How to Choose a Power Bank for Camping

Five questions to answer before buying — device count, capacity, output speed, recharge speed, and whether ruggedness matters for your trips.

Written by William • Updated June 2026 • 6 min read

A power bank purchase comes down to matching capacity and output to actual device needs, rather than simply buying the highest mAh number available. Overbuying capacity means carrying unnecessary weight; underbuying means running out of charge mid-trip. Here is the order that produces the most useful result.

  1. 1

    Count your devices and estimate trip length

    List every device that will need charging on the trip — phone, headlamp, satellite communicator, camera, GPS watch — and estimate how many full charges each will need based on trip length. A phone used heavily for navigation might need a full charge every day; a headlamp might only need a partial top-up over a week.

  2. 2

    Match capacity to that demand

    Once total charging demand is estimated, choose a power bank capacity that covers it with a reasonable safety margin. Voltage conversion losses mean a power bank's usable output is typically about 30% lower than its advertised mAh rating, so build that into the calculation rather than assuming the full rated capacity is available to devices.

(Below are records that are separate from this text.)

This is an optimization exercise on Yosys and OpenROAD, whose aim is small area, not a production implementation. The RTL was checked by simulation tests, not by an equivalence proof against the original design. Power and IR drop assume default switching activity.

### design/flow/run.sh
#!/bin/bash
# synth_recipe.tcl (not shown) runs the flow's synth.tcl, then flattens the netlist and writes it again
# the make line also repeats each setting of config.mk as NAME=value (left out here)
make -C /OpenROAD-flow-scripts/flow DESIGN_CONFIG=/design/flow/config.mk WORK_HOME=/design/flow/orfs CLKGATE_MAP_FILE= SYNTH_SCRIPT=/design/flow/synth_recipe.tcl finish
### design/flow/config.mk
export PLATFORM = sky130hd
export DESIGN_NAME = mira_codec
export DESIGN_NICKNAME = mira_codec
export VERILOG_FILES = /design/flow/design.v
export SDC_FILE = /design/flow/constraint.sdc
export NUM_CORES = 4
export LEC_CHECK = 0
export CAP_MARGIN = 20
export CORE_MARGIN = 2
export CORE_UTILIZATION = 50
export CTS_CLUSTER_DIAMETER = 60
export CTS_CLUSTER_SIZE = 30
export PLACE_DENSITY = 0.6
export SLEW_MARGIN = 20
### design/flow/constraint.sdc
create_clock -name core_clock -period 15.0 [get_ports {clk}]
set_input_delay 3.0000 -clock core_clock [delete_from_list [all_inputs] [get_ports {clk}]]
set_output_delay 3.0000 -clock core_clock [all_outputs]
set_load 0.01 [all_outputs]
### design/flow/design.v
module mira_codec (
    input  wire        clk,
    input  wire        rst,           
    input  wire        reg_en,
    input  wire        reg_we,
    input  wire [9:0]  reg_addr,
    input  wire [31:0] reg_wdata,
    output reg  [31:0] reg_rdata,
    output wire        busy,
    output wire        done,
    output reg         tx_valid,
    output reg  [7:0]  tx_data,
    input  wire        tx_ready,
    input  wire        tx_fail,
    output reg         tx_flush,
    input  wire        rx_valid,
    input  wire [7:0]  rx_data,
    input  wire        rx_none,
    output reg         rx_ready,
    input  wire [31:0] now_ms
);
    localparam [7:0] START = 8'hE1;
    localparam [7:0] ESC   = 8'hE2;
    localparam [1:0] M_IDLE = 2'd0, M_ENC = 2'd1, M_DEC = 2'd2;
    localparam [3:0] P_START = 4'd0, P_HDR  = 4'd1, P_TYPE = 4'd2, P_SEQ  = 4'd3,
                     P_LEN   = 4'd4, P_ADDR0 = 4'd5, P_ADDR = 4'd6, P_PAY = 4'd7,
                     P_CRCH  = 4'd8, P_CRCL = 4'd9, P_FLUSH = 4'd10;
    localparam [2:0] E_NONE = 3'd0, E_SEND = 3'd1, E_TIMEOUT = 3'd2,
                     E_ABORT = 3'd3, E_CRC = 3'd4;
    reg [15:0] poly;
    reg [31:0] timeout;
    reg [15:0] crc;
    reg [15:0] rx_crc;
    reg [31:0] t_last;
    reg [31:0] tmo;
    reg [1:0]  mode;
    reg [3:0]  ph;
    reg [7:0]  idx;
    reg        esc_pend;
    reg        txe_pend;
    reg        done_r;
    reg [2:0]  err;
    reg [9:0]  ra;            
    reg [7:0]  txf_hdr, txf_typ, txf_seq, txf_len, txf_addr0;
    reg [7:0]  txf_addr [0:7];
    reg [7:0]  rxf_hdr, rxf_typ, rxf_seq, rxf_len, rxf_addr0;
    reg [7:0]  rxf_addr [0:7];
    assign busy = (mode != M_IDLE);
    assign done = done_r;
    function [15:0] crc_byte;
        input [15:0] c_in;
        input [7:0]  b;
        input [15:0] p;
        reg   [15:0] c;
        integer      k;
        begin
            c = c_in ^ {8'h00, b};
            for (k = 0; k < 8; k = k + 1)
                c = c[0] ? ((c >> 1) ^ p) : (c >> 1);
            crc_byte = c;
        end
    endfunction
    wire host_wr  = reg_en && reg_we;
    wire cmd_wr   = host_wr && (reg_addr == 10'h002) && !busy;
    wire [3:0] cmd_op = reg_wdata[15:12];
    wire cfg_wr   = host_wr && !busy;
    wire [7:0]   pa = busy ? idx : ra[7:0];
    reg  [7:0]   txpay [0:254];
    reg  [7:0]   rxpay [0:254];
    wire [7:0]   txpay_rd = txpay[pa];
    wire [7:0]   rxpay_rd = rxpay[pa];
    wire [7:0] rx_raw = esc_pend ? ~rx_data : rx_data;
    wire       rxpay_we;
    always @(posedge clk) begin
        if (!rst && cfg_wr && reg_addr[9:8] == 2'b01 && reg_addr[7:0] != 8'hFF)
            txpay[reg_addr[7:0]] <= reg_wdata[7:0];
    end
    always @(posedge clk) begin
        if (!rst && rxpay_we)
            rxpay[idx] <= rx_raw;
    end
    reg [7:0] enc_byte;
    always @(*) begin
        case (ph)
            P_HDR:   enc_byte = txf_hdr;
            P_TYPE:  enc_byte = txf_typ;
            P_SEQ:   enc_byte = txf_seq;
            P_LEN:   enc_byte = txf_len;
            P_ADDR0: enc_byte = txf_addr0;
            P_ADDR:  enc_byte = txf_addr[idx[2:0]];
            P_PAY:   enc_byte = txpay_rd;
            P_CRCH:  enc_byte = crc[15:8];
            P_CRCL:  enc_byte = crc[7:0];
            default: enc_byte = 8'h00;
        endcase
    end
    wire enc_special = (enc_byte == START) || (enc_byte == ESC);
    always @(*) begin
        tx_valid = 1'b0;
        tx_data  = 8'h00;
        tx_flush = 1'b0;
        if (mode == M_ENC) begin
            if (txe_pend) begin
                tx_valid = 1'b1;
                tx_data  = ~enc_byte;
            end else if (ph == P_START) begin
                tx_valid = 1'b1;
                tx_data  = START;
            end else if (ph == P_FLUSH) begin
                tx_flush = 1'b1;
            end else begin
                tx_valid = 1'b1;
                tx_data  = enc_special ? ESC : enc_byte;
            end
        end
    end
    wire tx_fire = tx_valid && tx_ready;
    wire [31:0] elapsed  = now_ms - t_last;
    wire        tmo_hit  = (mode == M_DEC) && (elapsed > tmo);
    always @(*) rx_ready = (mode == M_DEC) && !tmo_hit;
    wire       rx_fire  = rx_valid && rx_ready;
    function [3:0] next_phase;
        input [3:0] p;
        input [7:0] hdr;
        input [7:0] a0;
        input [7:0] len;
        input [7:0] i;
        begin
            case (p)
                P_START: next_phase = P_HDR;
                P_HDR:   next_phase = P_TYPE;
                P_TYPE:  next_phase = P_SEQ;
                P_SEQ:   next_phase = P_LEN;
                P_LEN:   next_phase = hdr[6] ? P_ADDR0 : ((len != 8'd0) ? P_PAY : P_CRCH);
                P_ADDR0: next_phase = (a0[3:0] == 4'h2) ? P_ADDR : ((len != 8'd0) ? P_PAY : P_CRCH);
                P_ADDR:  next_phase = (i != 8'd8) ? P_ADDR : ((len != 8'd0) ? P_PAY : P_CRCH);
                P_PAY:   next_phase = (i != len) ? P_PAY : P_CRCH;
                P_CRCH:  next_phase = P_CRCL;
                P_CRCL:  next_phase = P_FLUSH;
                default: next_phase = P_START;
            endcase
        end
    endfunction
    function [7:0] next_idx;
        input [3:0] p;
        input [3:0] np;
        input [7:0] i;
        begin
            if (np != p && (np == P_ADDR || np == P_PAY))
                next_idx = 8'd0;
            else if (p == P_ADDR || p == P_PAY)
                next_idx = i + 8'd1;
            else
                next_idx = i;
        end
    endfunction
    wire [7:0] idx_inc = idx + 8'd1;
    wire [7:0] idx_for_np = (ph == P_ADDR || ph == P_PAY) ? idx_inc : idx;
    wire       dec_m   = (mode == M_DEC);
    wire [7:0] np_hdr  = dec_m ? rxf_hdr : txf_hdr;
    wire [7:0] np_a0   = dec_m ? ((ph == P_ADDR0) ? rx_raw : rxf_addr0) : txf_addr0;
    wire [7:0] np_len  = dec_m ? ((ph == P_LEN)   ? rx_raw : rxf_len)   : txf_len;
    wire [3:0] nph     = next_phase(ph, np_hdr, np_a0, np_len, idx_for_np);
    wire [7:0] nidx    = next_idx(ph, nph, idx);
    assign rxpay_we = (mode == M_DEC) && !tmo_hit && rx_fire && !rx_none &&
                      (ph == P_PAY) && (esc_pend || rx_data != ESC);
    wire [7:0]  crc_in  = (mode == M_ENC) ? enc_byte :
                          (mode == M_DEC) ? rx_raw : reg_wdata[7:0];
    wire [15:0] crc_nx  = crc_byte(crc, crc_in, poly);
    always @(posedge clk) begin
        ra <= reg_addr;
    end
    always @(posedge clk) begin
        if (rst) begin
            poly      <= 16'h8408;
            timeout   <= 32'd1000;
            crc       <= 16'h0000;
            rx_crc    <= 16'h0000;
            t_last    <= 32'd0;
            tmo       <= 32'd0;
            mode      <= M_IDLE;
            ph        <= P_START;
            idx       <= 8'd0;
            esc_pend  <= 1'b0;
            txe_pend  <= 1'b0;
            done_r    <= 1'b0;
            err       <= E_NONE;
            txf_hdr   <= 8'd0;
            txf_typ   <= 8'd0;
            txf_seq   <= 8'd0;
            txf_len   <= 8'd0;
            txf_addr0 <= 8'd0;
            txf_addr[0] <= 8'd0; txf_addr[1] <= 8'd0; txf_addr[2] <= 8'd0; txf_addr[3] <= 8'd0;
            txf_addr[4] <= 8'd0; txf_addr[5] <= 8'd0; txf_addr[6] <= 8'd0; txf_addr[7] <= 8'd0;
            rxf_hdr   <= 8'd0;
            rxf_typ   <= 8'd0;
            rxf_seq   <= 8'd0;
            rxf_len   <= 8'd0;
            rxf_addr0 <= 8'd0;
            rxf_addr[0] <= 8'd0; rxf_addr[1] <= 8'd0; rxf_addr[2] <= 8'd0; rxf_addr[3] <= 8'd0;
            rxf_addr[4] <= 8'd0; rxf_addr[5] <= 8'd0; rxf_addr[6] <= 8'd0; rxf_addr[7] <= 8'd0;
        end else begin
            if (cfg_wr) begin
                case (reg_addr)
                    10'h000: poly      <= reg_wdata[15:0];
                    10'h001: timeout   <= reg_wdata;
                    10'h010: txf_hdr   <= reg_wdata[7:0];
                    10'h011: txf_typ   <= reg_wdata[7:0];
                    10'h012: txf_seq   <= reg_wdata[7:0];
                    10'h013: txf_len   <= reg_wdata[7:0];
                    10'h014: txf_addr0 <= reg_wdata[7:0];
                    default: ;
                endcase
                if (reg_addr[9:3] == 7'b0000011)
                    txf_addr[reg_addr[2:0]] <= reg_wdata[7:0];
            end
            if (cmd_wr) begin
                case (cmd_op)
                    4'h1: crc <= 16'h0000;
                    4'h2: crc <= crc_nx;
                    4'h3: begin
                        mode     <= M_ENC;
                        ph       <= P_START;
                        idx      <= 8'd0;
                        txe_pend <= 1'b0;
                        esc_pend <= 1'b0;
                        done_r   <= 1'b0;
                        err      <= E_NONE;
                        crc      <= 16'h0000;
                    end
                    4'h4: begin
                        mode     <= M_DEC;
                        ph       <= P_START;
                        idx      <= 8'd0;
                        txe_pend <= 1'b0;
                        esc_pend <= 1'b0;
                        done_r   <= 1'b0;
                        err      <= E_NONE;
                        crc      <= 16'h0000;
                        tmo      <= timeout;
                        t_last   <= now_ms;
                    end
                    default: ;
                endcase
            end
            if (mode == M_ENC) begin
                if (ph == P_FLUSH && !txe_pend) begin
                    mode   <= M_IDLE;
                    done_r <= 1'b1;
                    err    <= E_NONE;
                end else if (tx_fire) begin
                    if (tx_fail) begin
                        if (!txe_pend && ph != P_START && ph != P_CRCH && ph != P_CRCL)
                            crc <= crc_nx;
                        mode     <= M_IDLE;
                        done_r   <= 1'b1;
                        err      <= E_SEND;
                        txe_pend <= 1'b0;
                        esc_pend <= 1'b0;
                    end else if (txe_pend) begin
                        txe_pend <= 1'b0;
                        ph       <= nph;
                        idx      <= nidx;
                    end else if (ph == P_START) begin
                        ph <= P_HDR;
                    end else begin
                        if (ph != P_CRCH && ph != P_CRCL)
                            crc <= crc_nx;
                        if (enc_special) begin
                            txe_pend <= 1'b1;
                        end else begin
                            ph  <= nph;
                            idx <= nidx;
                        end
                    end
                end
            end
            if (mode == M_DEC) begin
                if (tmo_hit) begin
                    mode     <= M_IDLE;
                    done_r   <= 1'b1;
                    err      <= E_TIMEOUT;
                    esc_pend <= 1'b0;
                end else if (rx_fire) begin
                    if (rx_none) begin
                        mode     <= M_IDLE;
                        done_r   <= 1'b1;
                        err      <= E_ABORT;
                        esc_pend <= 1'b0;
                    end else begin
                        t_last <= now_ms;
                        if (ph == P_START) begin
                            if (rx_data == START) ph <= P_HDR;
                        end else if (!esc_pend && rx_data == ESC) begin
                            esc_pend <= 1'b1;
                        end else begin
                            esc_pend <= 1'b0;
                            case (ph)
                                P_HDR:   rxf_hdr   <= rx_raw;
                                P_TYPE:  rxf_typ   <= rx_raw;
                                P_SEQ:   rxf_seq   <= rx_raw;
                                P_LEN:   rxf_len   <= rx_raw;
                                P_ADDR0: rxf_addr0 <= rx_raw;
                                P_ADDR:  rxf_addr[idx[2:0]] <= rx_raw;
                                P_CRCH:  rx_crc[15:8] <= rx_raw;
                                P_CRCL:  rx_crc[7:0]  <= rx_raw;
                                default: ;
                            endcase
                            if (ph != P_CRCH && ph != P_CRCL)
                                crc <= crc_nx;
                            if (ph == P_CRCL) begin
                                mode   <= M_IDLE;
                                done_r <= 1'b1;
                                err    <= ({rx_crc[15:8], rx_raw} == crc) ? E_NONE : E_CRC;
                            end else begin
                                ph  <= nph;
                                idx <= nidx;
                            end
                        end
                    end
                end
            end
        end
    end
    always @(*) begin
        reg_rdata = 32'd0;
        case (ra)
            10'h000: reg_rdata = {16'd0, poly};
            10'h001: reg_rdata = timeout;
            10'h003: reg_rdata = {24'd0, 1'b0, mode, err, done_r, busy};
            10'h004: reg_rdata = {16'd0, crc};
            10'h005: reg_rdata = {16'd0, rx_crc};
            10'h006: reg_rdata = {16'd0, idx, 2'b00, txe_pend, esc_pend, ph};
            10'h007: reg_rdata = t_last;
            10'h008: reg_rdata = tmo;
            10'h010: reg_rdata = {24'd0, txf_hdr};
            10'h011: reg_rdata = {24'd0, txf_typ};
            10'h012: reg_rdata = {24'd0, txf_seq};
            10'h013: reg_rdata = {24'd0, txf_len};
            10'h014: reg_rdata = {24'd0, txf_addr0};
            10'h020: reg_rdata = {24'd0, rxf_hdr};
            10'h021: reg_rdata = {24'd0, rxf_typ};
            10'h022: reg_rdata = {24'd0, rxf_seq};
            10'h023: reg_rdata = {24'd0, rxf_len};
            10'h024: reg_rdata = {24'd0, rxf_addr0};
            default: ;
        endcase
        if (ra[9:3] == 7'b0000011)
            reg_rdata = {24'd0, txf_addr[ra[2:0]]};
        if (ra[9:3] == 7'b0000101)
            reg_rdata = {24'd0, rxf_addr[ra[2:0]]};
        if (ra[9:8] == 2'b01 && ra[7:0] != 8'hFF)
            reg_rdata = {24'd0, txpay_rd};
        if (ra[9:8] == 2'b10 && ra[7:0] != 8'hFF)
            reg_rdata = {24'd0, rxpay_rd};
    end
endmodule
==> summary.md <==
| Metric | Value |
|---|---|
| Chip width | `613.3 um` |
| Worst Hold Depth | `2` |
| Dpl hpwl | `385.5 mm` |
| Ys Warns | `1` |
| Worst-path clk slew | `0.06 ns` |
| Worst EP required | `12.00 ns` |
| Placed cell areas | `0.1931 sq mm` |
| Hold Slack | `0.4717 ns` |
| EDFF count, synth | `4,208` |
| Initial antenna violation count | `44` |
| Post-DR wirelength/cell | `35.07 um` |
| Fin util | `55.54%` |
| Drt total wl | `607.9 mm` |
| Worst hold path type | `flop to flop` |
| Largest family of logic cells by synthesized area | `multiplexers` |
| Sequential area share after synthesis | `70.82%` |
| Worst Setup End Kind | `output port` |
| Tot GR Track Use | `31.89%` |
| IO Pins | `135` |
| Total number of vias | `115,200` |
| Simple-gate share of the synthesized area | `9.220%` |
| Compound-Gate Fraction of Synth Area | `5.948%` |
| Slew Limit Fails | `0` |
| DRC Markers | `0` |
| Die Y | `613.3 um` |
| Dpl cells | `16,710` |
| Switch Pwr | `6.175 mW` |
| Max incr delay on CP | `0.59 ns` |
| Worst vdd ir | `0.00009711 V` |
| Post-CTS Setup Repair Bufs | `0` |
| Hold Buf Count CTS | `0` |
| Power share of the clock group | `39.0%` |
| H-tree depth | `5` |
| Sw frac | `24.81%` |
| CTS tree | `yes` |
| #FFs+latches synth | `4,462` |
| Most used DFF post-synth | `edfxtp_1` |
| Most frequent cells in the layout | `edfxtp_1 (4,208), nand2_1 (1,812), nor2_1 (860), mux4_2 (730), nand3_1 (472)` |
| CP Class | `primary input to output port` |
| Max-cap viol count | `0` |
| CP arrival | `10.17 ns` |
| Seq pwr share | `54.7%` |
| Xor/xnor share of the synthesized area | `0.8649%` |
| CP most frequent cell | `a21oi_1` |
| CTS Buf Count | `323` |
| Leading cell type in the layout, fill and taps excluded | `edfxtp_1` |
| Unrepaired setup endpoints after global routing | `false` |
| Logic pwr share | `6.3%` |
| Initial Util | `50.28%` |
| Synth Instances | `12,090` |
| Leakage | `64.84 nW` |
| Drt pass-1 iters | `10` |
| Syn Nets | `12,240` |
| Power density over the cells | `121.4 mW/mm^2` |
| FF-to-FF path depth | `24` |
| # resized after CTS | `0` |
| Area growth, synth to finish | `10.46%` |
| # rows | `223` |
| Synth Area in Adders | `0.4624%` |
| Vias in the first global route | `109,700` |
| Hold Vio Cnt, Final | `0` |
| Final setup viols | `0` |
| Status | `complete, no violations` |
| GPL Wtd Cong | `0.9673` |
| GRT overflow | `0` |
| Die Footprint | `0.3761 sq mm` |
| Worst clock skew | `0.07222 ns` |
| Fmax | `75.92 MHz` |
| Worst skew pair latency | `0.98 ns` |
| CTS Buffer Depth | `4` |
| CP max stage cell | `clkdlybuf4s50_1` |
| Core area | `0.3691 sq mm` |
| Layout cell share with drive strength beyond 1 | `15.40%` |
| Final nets | `12,250` |
| DR vias/cell | `6.648` |
| # port buffers | `134` |
| Syn Area/Cell | `15.36 sq um` |
| Starting DRT DRC Count | `18,100` |
| Final Cycle Share | `87.81%` |
| Crit path time final | `13.17 ns` |
| Startpoint types | `primary input` |
| Mux cell area share after synthesis | `10.40%` |
| Worst-Margin Slew | `1.355 ns` |
| Design area | `0.2050 sq mm` |
| Post-DRT Antenna Nets | `0` |
| Largest net degree at the start of global routing | `162` |
| Fin cells | `17,330` |
| CTS sink cnt | `4,462` |
| Asr flop ratio synth | `0%` |
| Root Driver | `clkbuf_16` |
| Max_slew headroom | `9.140%` |
| Setup TNS | `0 ns` |
| Syn Std Cell Area | `0.1856 sq mm` |
| Int Power | `18.72 mW` |
| Unique masters post-synth | `116` |
| Max FO, Critical Path | `7` |
| First-pass GRT wire length | `848.2 mm` |
## worst max-delay path: cells and delay by family
kind	cells	cell delay, ns
adder cells (fa/ha/maj)	3	0.81
AO/OA/AOI/OAI	22	4.46
buffers and inverters	4	1.15
AND/OR/NAND/NOR	5	0.59
XOR/XNOR	1	0.14
## synthesized netlist by cell type, types with 62 or more instances
master    number  area [sq um]
and3_1       223          1395
mux4_2       730         16440
ha_1          67         838.3
nor3_1       106         530.5
a31oi_1       84         525.5
nor2_1       889          3337
dfxtp_1      254          5085
mux2i_1      261          2613
edfxtp_1    4208        126400
o21ai_0      146         730.7
a22oi_1       62         465.5
and2_1        80         500.5
a311oi_1     206          1804
a211oi_1     169          1269
xnor2_1      158          1384
nand3_1      473          2367
a21oi_1      260          1301
buf_1        126         473.0
buf_2        135         675.7
clkbuf_1     488          1832
nand2_1     1829          6865
inv_1        135         506.7
## state kept, by name, indices dropped and copies added, names as in the netlist, 32 cells and up
signal    cells
rxpay      2040
timeout      32
txf_addr     64
tmo          32
t_last       32
txpay      2040
rxf_addr     64
## final cells by class
type                    instances  area (sq um)
well taps                    4950          6193
fillers                     28760        164100
inverters                     138         578.1
diodes                         22         55.05
repair buffers                508          4427
flip-flops and latches       4462        131500
clock buffers                 339          8279
multi-input cells            6655         50500
clock inverters               259          3517
## worst paths after layout
| check | slack [ns] | endpoint | start |
|---|---|---|---|
| worst max-delay path | 1.83 | rx_ready | now_ms[0] |
| worst min register to register | 0.47 | t_last[21]$_SDFF_PP0_ | t_last[21]$_SDFF_PP0_ |
| worst min-delay path | 0.47 | t_last[21]$_SDFF_PP0_ | t_last[21]$_SDFF_PP0_ |
| worst max register to register | 4.08 | crc[15]$_SDFF_PP0_ | idx[4]$_SDFF_PP0_ |
## cell families (layout without fill, tap and decap cells)
group	after synthesis	in the layout
mux	1013	1013
flops	4462	4462
compound gates	1492	1492
fa+ha+maj	68	68
simple gates	3902	3902
xor+xnor	180	180
other cells	0	22
buf+inv	968	1244
## routing by layer
metal / vias up / routed length [um] / track usage [%]
met5: - / 195 / 0
met4: 32 / 32790 / 14.87
met3: 1387 / 68950 / 6.990
met2: 7766 / 273600 / 48.39
met1: 59030 / 232400 / 44.20
li1: 47010 / - / -
## metrics by stage
stage               worst slack, ns  total power, mW
finish                        1.829            24.89
global route                 0.9831            25.44
CTS                           1.838            24.92
detailed placement            1.767            15.44
global placement              1.548            15.43
floorplan                     3.960            14.74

    Need help estimating capacity?A full breakdown of the math, with examples
    Read Guide →
  3. 3

    Check output ports and charging speed

    USB-C PD (Power Delivery) output charges modern phones and many laptops significantly faster than standard USB-A. If multiple devices need charging at once, confirm the power bank supports simultaneous output without one port throttling the other.

  4. 4

    Check input/recharge speed

    A higher-wattage input means the power bank itself recharges faster from a wall outlet, car charger, or laptop charger during a town stop or rest day. This matters more on longer trips where the power bank needs to be topped off between charging cycles rather than recharged once before departure.

  5. 5

    Decide if ruggedness or solar compatibility matters

    Frequent stream crossings or consistently wet climates justify a waterproof-rated power bank. Multi-day off-grid trips without access to a wall outlet benefit from solar charging compatibility, either through direct barrel-output pairing or universal USB input from a separate panel.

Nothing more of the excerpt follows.